## Your goal
Set down exactly the lines below between the line holding "sck_sy[2] ^ idle_hi;" and the line holding "assign bit_in = late ? din : hold_q;", inclusive; no other line belongs in the answer.

[Saved data entries]
--- START ---

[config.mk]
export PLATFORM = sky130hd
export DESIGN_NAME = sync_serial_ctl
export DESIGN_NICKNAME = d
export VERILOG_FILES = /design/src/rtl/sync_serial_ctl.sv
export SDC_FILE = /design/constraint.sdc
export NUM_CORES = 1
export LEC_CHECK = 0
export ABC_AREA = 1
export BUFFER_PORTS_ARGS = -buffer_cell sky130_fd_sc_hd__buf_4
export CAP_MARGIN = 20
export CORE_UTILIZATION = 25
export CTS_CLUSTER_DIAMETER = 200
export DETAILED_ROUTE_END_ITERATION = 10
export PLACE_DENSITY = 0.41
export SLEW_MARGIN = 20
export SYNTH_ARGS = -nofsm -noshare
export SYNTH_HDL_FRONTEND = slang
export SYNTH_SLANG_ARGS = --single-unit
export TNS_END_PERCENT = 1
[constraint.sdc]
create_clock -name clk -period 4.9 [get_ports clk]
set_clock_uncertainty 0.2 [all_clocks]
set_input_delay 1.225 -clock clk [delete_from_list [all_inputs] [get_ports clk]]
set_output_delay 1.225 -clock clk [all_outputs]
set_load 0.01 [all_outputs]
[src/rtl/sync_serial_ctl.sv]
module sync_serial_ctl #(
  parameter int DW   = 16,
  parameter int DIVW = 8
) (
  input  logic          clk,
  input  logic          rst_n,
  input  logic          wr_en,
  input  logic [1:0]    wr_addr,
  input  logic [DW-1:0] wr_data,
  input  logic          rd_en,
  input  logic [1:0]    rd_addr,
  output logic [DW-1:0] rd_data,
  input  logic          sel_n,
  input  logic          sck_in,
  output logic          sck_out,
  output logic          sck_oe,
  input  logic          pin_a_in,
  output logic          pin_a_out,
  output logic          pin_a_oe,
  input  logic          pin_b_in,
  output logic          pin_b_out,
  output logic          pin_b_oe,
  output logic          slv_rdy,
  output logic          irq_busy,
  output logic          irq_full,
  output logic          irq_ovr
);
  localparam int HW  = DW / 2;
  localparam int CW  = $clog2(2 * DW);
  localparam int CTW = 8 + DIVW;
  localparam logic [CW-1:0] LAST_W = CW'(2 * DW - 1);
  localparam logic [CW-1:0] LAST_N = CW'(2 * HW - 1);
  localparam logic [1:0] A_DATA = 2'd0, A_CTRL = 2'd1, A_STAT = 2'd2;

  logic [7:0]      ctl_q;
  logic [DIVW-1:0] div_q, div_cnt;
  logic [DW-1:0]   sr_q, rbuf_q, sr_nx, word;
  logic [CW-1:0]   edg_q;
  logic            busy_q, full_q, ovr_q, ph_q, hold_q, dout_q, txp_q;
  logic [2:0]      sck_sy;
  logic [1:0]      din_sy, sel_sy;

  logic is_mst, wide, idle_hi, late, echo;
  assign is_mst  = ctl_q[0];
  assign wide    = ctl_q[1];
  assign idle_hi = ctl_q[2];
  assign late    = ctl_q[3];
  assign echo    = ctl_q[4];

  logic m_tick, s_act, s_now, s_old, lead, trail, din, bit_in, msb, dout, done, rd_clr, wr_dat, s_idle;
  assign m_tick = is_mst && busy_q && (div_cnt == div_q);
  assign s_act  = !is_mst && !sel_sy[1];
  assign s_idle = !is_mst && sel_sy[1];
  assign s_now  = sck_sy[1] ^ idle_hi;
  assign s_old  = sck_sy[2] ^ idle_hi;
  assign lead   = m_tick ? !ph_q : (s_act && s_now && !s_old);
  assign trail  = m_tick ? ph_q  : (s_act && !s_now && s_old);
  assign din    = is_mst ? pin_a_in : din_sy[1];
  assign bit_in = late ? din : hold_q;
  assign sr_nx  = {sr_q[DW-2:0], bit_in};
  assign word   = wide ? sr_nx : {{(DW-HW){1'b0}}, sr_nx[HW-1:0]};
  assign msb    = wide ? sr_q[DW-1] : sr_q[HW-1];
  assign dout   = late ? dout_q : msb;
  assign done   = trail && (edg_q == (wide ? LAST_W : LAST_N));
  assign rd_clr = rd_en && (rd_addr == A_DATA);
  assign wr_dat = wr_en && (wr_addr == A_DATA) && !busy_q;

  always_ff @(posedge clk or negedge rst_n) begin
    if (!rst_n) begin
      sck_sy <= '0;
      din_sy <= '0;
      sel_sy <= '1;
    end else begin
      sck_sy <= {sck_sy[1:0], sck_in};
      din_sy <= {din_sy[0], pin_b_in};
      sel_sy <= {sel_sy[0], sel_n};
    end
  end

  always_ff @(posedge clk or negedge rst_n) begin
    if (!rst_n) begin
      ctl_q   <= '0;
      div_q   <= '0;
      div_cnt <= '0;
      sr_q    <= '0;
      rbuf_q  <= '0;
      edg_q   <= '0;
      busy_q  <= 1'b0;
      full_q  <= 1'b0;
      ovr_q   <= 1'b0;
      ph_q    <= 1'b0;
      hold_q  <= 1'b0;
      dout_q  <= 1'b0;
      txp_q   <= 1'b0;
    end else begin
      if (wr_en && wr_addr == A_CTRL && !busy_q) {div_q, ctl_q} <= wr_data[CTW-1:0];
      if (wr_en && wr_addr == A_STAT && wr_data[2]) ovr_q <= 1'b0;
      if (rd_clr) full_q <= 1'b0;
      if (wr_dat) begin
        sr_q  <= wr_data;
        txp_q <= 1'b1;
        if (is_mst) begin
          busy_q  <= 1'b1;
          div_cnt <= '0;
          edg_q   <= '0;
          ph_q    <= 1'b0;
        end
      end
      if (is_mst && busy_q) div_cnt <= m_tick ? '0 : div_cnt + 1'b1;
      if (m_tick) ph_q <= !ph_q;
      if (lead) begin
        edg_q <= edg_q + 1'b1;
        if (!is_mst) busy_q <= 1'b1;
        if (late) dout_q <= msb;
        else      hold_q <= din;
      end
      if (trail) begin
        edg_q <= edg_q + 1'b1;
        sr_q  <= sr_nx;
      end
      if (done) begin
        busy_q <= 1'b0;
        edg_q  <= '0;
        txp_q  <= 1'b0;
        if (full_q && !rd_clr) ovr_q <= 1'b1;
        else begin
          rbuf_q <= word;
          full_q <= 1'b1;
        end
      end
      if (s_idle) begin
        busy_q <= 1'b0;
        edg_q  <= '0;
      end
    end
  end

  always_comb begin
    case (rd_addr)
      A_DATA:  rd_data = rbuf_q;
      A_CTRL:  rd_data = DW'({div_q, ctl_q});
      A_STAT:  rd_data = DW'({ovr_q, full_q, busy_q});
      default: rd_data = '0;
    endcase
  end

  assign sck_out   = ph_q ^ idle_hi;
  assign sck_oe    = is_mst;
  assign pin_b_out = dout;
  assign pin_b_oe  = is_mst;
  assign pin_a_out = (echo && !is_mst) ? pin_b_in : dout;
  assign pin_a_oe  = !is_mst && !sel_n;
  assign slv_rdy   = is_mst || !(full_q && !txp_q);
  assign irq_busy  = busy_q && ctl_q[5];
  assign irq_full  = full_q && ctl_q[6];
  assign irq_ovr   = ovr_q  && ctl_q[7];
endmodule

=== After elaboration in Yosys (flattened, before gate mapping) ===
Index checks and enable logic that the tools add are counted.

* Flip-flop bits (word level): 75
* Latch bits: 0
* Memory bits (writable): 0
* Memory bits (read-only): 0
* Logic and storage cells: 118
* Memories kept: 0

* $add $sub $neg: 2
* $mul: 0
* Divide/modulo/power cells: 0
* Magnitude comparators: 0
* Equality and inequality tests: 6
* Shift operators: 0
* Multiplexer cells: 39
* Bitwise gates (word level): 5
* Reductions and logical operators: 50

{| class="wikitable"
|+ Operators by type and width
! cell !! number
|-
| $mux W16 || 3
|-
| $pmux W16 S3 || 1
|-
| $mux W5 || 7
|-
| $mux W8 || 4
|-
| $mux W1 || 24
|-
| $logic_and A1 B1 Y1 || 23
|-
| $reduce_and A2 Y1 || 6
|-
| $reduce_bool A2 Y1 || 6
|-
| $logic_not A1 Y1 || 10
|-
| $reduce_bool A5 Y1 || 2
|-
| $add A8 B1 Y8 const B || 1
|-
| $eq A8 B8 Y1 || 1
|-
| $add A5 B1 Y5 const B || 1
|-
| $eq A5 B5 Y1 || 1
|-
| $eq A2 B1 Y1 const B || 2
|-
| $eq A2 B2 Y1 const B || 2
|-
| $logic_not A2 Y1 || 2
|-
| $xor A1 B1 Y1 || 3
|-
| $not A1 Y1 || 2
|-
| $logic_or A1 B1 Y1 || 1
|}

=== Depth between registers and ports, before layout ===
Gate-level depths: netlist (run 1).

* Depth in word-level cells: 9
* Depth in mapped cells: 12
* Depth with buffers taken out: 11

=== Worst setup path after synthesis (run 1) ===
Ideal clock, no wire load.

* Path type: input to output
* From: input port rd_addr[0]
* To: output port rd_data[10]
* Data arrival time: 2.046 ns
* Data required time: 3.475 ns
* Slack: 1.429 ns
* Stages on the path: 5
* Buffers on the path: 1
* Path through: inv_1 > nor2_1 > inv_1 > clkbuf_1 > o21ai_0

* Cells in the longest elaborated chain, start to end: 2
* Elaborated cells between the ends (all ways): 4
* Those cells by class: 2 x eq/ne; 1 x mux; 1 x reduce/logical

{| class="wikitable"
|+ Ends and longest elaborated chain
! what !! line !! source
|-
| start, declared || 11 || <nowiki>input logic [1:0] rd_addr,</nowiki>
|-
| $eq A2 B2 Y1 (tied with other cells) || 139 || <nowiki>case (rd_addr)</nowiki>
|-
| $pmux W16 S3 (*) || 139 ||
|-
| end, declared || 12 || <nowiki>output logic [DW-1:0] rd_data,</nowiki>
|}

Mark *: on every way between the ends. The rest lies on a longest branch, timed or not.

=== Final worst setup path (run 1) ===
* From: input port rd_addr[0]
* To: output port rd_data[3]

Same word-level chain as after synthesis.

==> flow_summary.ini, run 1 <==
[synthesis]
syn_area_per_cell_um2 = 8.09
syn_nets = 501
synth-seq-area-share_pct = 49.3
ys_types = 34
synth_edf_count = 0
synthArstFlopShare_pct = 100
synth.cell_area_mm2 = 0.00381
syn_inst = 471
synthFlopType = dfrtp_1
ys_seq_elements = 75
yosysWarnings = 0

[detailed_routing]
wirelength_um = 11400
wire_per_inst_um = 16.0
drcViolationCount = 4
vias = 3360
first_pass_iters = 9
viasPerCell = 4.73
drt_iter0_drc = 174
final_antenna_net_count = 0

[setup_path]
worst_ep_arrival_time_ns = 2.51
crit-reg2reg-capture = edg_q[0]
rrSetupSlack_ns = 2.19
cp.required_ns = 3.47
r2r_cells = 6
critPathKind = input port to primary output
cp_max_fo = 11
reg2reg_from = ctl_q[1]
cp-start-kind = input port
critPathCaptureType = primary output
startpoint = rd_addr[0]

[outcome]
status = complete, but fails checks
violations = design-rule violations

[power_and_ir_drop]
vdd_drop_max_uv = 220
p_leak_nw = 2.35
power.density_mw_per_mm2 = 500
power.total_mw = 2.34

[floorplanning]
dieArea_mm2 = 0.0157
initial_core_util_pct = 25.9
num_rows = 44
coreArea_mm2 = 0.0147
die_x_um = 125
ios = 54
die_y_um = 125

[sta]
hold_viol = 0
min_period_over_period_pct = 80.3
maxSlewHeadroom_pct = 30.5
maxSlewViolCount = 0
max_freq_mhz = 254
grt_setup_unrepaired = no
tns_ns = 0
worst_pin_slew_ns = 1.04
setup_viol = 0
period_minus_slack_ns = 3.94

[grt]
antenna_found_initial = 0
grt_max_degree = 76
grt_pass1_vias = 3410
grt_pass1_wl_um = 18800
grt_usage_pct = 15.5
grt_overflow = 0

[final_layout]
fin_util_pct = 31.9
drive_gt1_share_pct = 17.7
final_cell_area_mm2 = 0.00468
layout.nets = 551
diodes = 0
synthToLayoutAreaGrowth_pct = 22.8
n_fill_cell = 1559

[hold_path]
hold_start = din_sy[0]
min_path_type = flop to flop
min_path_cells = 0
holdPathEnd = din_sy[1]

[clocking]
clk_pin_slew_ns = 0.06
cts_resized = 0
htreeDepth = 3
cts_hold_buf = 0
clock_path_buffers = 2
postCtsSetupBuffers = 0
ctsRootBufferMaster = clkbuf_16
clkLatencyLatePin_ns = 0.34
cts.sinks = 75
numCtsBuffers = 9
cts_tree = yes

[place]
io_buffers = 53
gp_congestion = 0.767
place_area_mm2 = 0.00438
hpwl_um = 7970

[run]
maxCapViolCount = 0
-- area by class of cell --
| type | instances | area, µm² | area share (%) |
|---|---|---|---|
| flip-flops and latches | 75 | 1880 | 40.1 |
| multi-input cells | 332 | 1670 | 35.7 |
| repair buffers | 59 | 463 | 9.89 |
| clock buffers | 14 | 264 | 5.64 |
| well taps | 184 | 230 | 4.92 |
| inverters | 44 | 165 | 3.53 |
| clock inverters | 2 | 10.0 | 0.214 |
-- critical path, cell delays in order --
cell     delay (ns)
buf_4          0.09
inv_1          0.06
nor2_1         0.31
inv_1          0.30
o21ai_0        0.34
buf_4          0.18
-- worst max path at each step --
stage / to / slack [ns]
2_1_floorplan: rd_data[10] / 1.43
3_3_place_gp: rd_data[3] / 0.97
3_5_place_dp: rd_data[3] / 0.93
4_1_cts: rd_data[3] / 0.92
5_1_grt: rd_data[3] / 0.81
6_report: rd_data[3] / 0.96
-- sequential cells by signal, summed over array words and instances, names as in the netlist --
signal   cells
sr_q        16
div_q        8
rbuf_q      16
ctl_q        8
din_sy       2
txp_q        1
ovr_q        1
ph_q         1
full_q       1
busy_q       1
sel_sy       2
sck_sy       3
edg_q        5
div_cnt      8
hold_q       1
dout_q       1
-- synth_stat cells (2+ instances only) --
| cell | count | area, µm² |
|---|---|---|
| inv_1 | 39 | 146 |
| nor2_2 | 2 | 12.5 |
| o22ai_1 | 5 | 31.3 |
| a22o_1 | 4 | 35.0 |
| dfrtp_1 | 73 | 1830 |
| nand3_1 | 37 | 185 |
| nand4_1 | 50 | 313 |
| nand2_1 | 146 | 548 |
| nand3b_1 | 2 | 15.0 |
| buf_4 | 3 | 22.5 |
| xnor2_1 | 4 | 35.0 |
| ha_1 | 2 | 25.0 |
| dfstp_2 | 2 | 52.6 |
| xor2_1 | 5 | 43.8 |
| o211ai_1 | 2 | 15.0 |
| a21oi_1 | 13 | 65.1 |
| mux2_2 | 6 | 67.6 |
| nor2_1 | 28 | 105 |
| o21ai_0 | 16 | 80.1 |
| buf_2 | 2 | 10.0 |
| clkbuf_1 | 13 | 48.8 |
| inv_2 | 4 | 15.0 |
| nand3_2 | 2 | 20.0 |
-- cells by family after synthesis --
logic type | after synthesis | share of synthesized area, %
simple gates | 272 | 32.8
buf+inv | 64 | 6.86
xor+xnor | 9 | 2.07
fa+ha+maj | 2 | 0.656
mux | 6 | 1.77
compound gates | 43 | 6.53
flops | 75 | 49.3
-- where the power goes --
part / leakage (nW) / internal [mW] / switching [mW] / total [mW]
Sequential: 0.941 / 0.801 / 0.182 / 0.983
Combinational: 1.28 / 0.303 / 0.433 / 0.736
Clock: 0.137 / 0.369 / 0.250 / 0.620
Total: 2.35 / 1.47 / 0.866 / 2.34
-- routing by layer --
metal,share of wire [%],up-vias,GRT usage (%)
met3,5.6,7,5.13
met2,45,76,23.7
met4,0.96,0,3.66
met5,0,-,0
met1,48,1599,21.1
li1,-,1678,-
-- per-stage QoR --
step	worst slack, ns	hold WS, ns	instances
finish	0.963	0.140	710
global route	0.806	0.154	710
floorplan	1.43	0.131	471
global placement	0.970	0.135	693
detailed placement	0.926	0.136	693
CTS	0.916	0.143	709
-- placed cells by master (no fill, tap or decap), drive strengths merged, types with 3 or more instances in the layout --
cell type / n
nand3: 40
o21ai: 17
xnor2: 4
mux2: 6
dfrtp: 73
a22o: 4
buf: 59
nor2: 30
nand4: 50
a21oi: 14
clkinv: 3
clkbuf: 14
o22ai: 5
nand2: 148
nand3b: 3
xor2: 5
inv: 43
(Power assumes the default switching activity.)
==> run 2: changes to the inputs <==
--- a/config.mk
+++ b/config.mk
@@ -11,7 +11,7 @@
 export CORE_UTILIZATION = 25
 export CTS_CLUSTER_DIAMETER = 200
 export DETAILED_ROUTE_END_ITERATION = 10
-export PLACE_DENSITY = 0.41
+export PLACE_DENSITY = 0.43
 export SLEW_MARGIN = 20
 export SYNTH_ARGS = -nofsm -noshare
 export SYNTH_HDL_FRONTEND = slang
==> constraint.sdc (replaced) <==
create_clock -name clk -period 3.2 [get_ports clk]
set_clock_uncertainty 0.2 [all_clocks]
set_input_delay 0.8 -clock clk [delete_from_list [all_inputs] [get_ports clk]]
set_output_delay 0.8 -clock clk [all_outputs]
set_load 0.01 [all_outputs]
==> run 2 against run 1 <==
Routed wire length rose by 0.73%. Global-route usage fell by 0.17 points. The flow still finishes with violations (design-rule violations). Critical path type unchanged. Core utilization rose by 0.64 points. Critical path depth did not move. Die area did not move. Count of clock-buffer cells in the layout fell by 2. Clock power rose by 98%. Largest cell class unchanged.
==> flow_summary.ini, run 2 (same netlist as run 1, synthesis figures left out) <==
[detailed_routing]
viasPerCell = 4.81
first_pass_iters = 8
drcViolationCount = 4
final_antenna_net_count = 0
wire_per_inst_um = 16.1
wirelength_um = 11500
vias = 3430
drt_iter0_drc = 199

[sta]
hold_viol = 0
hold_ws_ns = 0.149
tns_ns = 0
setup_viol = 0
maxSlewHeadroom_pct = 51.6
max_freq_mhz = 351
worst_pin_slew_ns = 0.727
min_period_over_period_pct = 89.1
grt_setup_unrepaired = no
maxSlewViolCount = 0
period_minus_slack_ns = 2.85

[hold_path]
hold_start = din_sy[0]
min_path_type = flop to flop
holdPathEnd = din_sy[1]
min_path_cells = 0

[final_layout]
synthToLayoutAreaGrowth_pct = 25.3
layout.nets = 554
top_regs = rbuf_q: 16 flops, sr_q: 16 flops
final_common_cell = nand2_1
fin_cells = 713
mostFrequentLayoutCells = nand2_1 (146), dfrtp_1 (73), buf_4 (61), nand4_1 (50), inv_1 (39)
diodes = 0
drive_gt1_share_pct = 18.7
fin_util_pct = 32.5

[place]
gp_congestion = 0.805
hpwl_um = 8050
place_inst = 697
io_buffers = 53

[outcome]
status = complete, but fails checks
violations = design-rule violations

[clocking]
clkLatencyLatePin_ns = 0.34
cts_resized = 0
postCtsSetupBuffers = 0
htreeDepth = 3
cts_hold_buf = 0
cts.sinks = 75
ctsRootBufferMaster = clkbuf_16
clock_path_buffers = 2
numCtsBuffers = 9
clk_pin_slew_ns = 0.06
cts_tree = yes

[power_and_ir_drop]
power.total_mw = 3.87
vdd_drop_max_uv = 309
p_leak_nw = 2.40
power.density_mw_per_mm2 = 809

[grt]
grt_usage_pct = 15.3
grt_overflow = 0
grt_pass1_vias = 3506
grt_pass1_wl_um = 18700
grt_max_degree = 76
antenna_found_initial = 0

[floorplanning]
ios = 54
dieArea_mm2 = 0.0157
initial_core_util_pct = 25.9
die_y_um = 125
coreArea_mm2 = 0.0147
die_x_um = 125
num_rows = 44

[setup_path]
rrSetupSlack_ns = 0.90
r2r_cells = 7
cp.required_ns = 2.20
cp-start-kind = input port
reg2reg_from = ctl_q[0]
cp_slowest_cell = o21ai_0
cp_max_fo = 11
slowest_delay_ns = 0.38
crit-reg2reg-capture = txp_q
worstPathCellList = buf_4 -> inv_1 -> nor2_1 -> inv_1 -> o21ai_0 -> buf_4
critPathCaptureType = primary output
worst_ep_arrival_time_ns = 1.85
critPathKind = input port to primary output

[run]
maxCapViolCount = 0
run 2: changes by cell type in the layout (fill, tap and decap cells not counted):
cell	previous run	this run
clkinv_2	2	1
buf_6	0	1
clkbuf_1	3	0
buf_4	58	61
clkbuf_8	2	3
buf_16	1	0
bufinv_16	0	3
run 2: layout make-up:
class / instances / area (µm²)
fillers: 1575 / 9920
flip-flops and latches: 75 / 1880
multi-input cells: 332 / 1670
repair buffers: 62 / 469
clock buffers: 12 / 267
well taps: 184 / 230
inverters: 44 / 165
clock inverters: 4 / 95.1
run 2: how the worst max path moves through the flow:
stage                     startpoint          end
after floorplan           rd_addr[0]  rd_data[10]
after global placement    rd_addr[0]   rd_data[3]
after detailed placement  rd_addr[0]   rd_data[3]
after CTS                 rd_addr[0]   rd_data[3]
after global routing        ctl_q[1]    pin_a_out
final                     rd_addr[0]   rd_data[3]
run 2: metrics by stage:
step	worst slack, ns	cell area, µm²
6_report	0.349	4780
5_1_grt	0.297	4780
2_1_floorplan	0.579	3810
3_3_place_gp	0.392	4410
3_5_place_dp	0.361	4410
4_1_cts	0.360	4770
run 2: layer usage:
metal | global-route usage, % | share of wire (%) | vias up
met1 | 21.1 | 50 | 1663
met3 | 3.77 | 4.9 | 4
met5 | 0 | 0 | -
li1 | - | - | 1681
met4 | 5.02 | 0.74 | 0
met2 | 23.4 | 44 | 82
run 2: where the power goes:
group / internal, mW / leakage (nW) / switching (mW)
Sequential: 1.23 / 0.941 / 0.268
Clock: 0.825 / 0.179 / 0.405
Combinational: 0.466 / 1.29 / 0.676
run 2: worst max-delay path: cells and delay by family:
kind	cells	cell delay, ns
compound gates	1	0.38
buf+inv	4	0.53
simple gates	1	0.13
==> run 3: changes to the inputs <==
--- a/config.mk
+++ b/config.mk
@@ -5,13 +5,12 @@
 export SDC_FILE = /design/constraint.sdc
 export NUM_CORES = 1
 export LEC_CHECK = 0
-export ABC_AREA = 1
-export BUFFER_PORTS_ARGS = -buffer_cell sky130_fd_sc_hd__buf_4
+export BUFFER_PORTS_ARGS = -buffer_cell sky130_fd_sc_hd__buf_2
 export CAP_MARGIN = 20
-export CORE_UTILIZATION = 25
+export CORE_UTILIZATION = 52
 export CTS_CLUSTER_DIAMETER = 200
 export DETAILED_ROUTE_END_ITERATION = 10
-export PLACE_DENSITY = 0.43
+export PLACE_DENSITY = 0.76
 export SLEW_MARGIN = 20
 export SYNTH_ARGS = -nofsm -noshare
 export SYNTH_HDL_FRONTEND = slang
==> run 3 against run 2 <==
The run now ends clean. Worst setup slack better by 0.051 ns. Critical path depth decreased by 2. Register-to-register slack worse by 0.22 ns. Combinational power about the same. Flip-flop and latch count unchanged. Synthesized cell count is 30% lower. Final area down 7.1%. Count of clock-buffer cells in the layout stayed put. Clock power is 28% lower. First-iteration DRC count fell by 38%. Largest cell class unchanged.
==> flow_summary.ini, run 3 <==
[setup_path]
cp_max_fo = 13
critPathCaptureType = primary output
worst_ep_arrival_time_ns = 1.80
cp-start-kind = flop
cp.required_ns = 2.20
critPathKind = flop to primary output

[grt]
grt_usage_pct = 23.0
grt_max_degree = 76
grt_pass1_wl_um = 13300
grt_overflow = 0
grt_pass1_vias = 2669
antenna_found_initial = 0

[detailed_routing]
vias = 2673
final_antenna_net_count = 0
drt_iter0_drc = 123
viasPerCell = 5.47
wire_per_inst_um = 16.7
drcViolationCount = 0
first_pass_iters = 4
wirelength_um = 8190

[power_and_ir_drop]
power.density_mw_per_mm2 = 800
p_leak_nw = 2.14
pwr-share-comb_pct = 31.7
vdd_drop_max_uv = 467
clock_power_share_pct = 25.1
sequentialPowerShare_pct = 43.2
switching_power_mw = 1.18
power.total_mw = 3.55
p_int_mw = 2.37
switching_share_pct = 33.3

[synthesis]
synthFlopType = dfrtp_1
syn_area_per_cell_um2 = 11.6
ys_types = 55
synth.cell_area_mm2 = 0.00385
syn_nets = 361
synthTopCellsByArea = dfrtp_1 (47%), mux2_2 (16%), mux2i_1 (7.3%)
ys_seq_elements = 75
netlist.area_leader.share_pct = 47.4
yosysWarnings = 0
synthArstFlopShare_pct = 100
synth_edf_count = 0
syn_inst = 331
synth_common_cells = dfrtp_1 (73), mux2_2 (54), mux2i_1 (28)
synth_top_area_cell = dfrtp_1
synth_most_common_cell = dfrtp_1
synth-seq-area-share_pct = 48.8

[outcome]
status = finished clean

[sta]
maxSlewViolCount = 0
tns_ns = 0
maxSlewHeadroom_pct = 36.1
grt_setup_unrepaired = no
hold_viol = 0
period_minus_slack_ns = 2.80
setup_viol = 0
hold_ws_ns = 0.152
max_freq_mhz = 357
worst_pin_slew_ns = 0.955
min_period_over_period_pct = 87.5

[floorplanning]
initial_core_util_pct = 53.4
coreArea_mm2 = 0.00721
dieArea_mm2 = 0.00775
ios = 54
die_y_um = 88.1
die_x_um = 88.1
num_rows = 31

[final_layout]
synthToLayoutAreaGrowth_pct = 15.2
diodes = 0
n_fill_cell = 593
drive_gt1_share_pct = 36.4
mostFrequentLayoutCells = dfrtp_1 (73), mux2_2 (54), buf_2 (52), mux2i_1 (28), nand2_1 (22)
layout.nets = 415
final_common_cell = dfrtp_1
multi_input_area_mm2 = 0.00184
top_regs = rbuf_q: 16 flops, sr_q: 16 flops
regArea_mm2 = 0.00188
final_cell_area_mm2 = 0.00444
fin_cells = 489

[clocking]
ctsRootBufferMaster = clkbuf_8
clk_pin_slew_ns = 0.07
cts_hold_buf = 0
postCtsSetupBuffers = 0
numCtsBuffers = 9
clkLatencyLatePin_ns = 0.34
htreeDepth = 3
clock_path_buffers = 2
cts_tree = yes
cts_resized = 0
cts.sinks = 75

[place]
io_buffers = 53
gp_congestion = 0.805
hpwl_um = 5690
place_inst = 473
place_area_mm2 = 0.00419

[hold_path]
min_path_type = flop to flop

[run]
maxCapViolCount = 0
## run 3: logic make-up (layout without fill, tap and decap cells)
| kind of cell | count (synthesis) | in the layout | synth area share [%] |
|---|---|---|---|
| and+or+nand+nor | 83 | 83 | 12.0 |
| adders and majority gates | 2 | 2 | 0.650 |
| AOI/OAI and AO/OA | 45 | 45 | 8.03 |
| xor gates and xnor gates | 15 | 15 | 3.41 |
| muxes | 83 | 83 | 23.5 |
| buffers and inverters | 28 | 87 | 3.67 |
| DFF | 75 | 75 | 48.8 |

--- END ---

## Exercise answer
  assign s_old  = sck_sy[2] ^ idle_hi;
  assign lead   = m_tick ? !ph_q : (s_act && s_now && !s_old);
  assign trail  = m_tick ? ph_q  : (s_act && !s_now && s_old);
  assign din    = is_mst ? pin_a_in : din_sy[1];
  assign bit_in = late ? din : hold_q;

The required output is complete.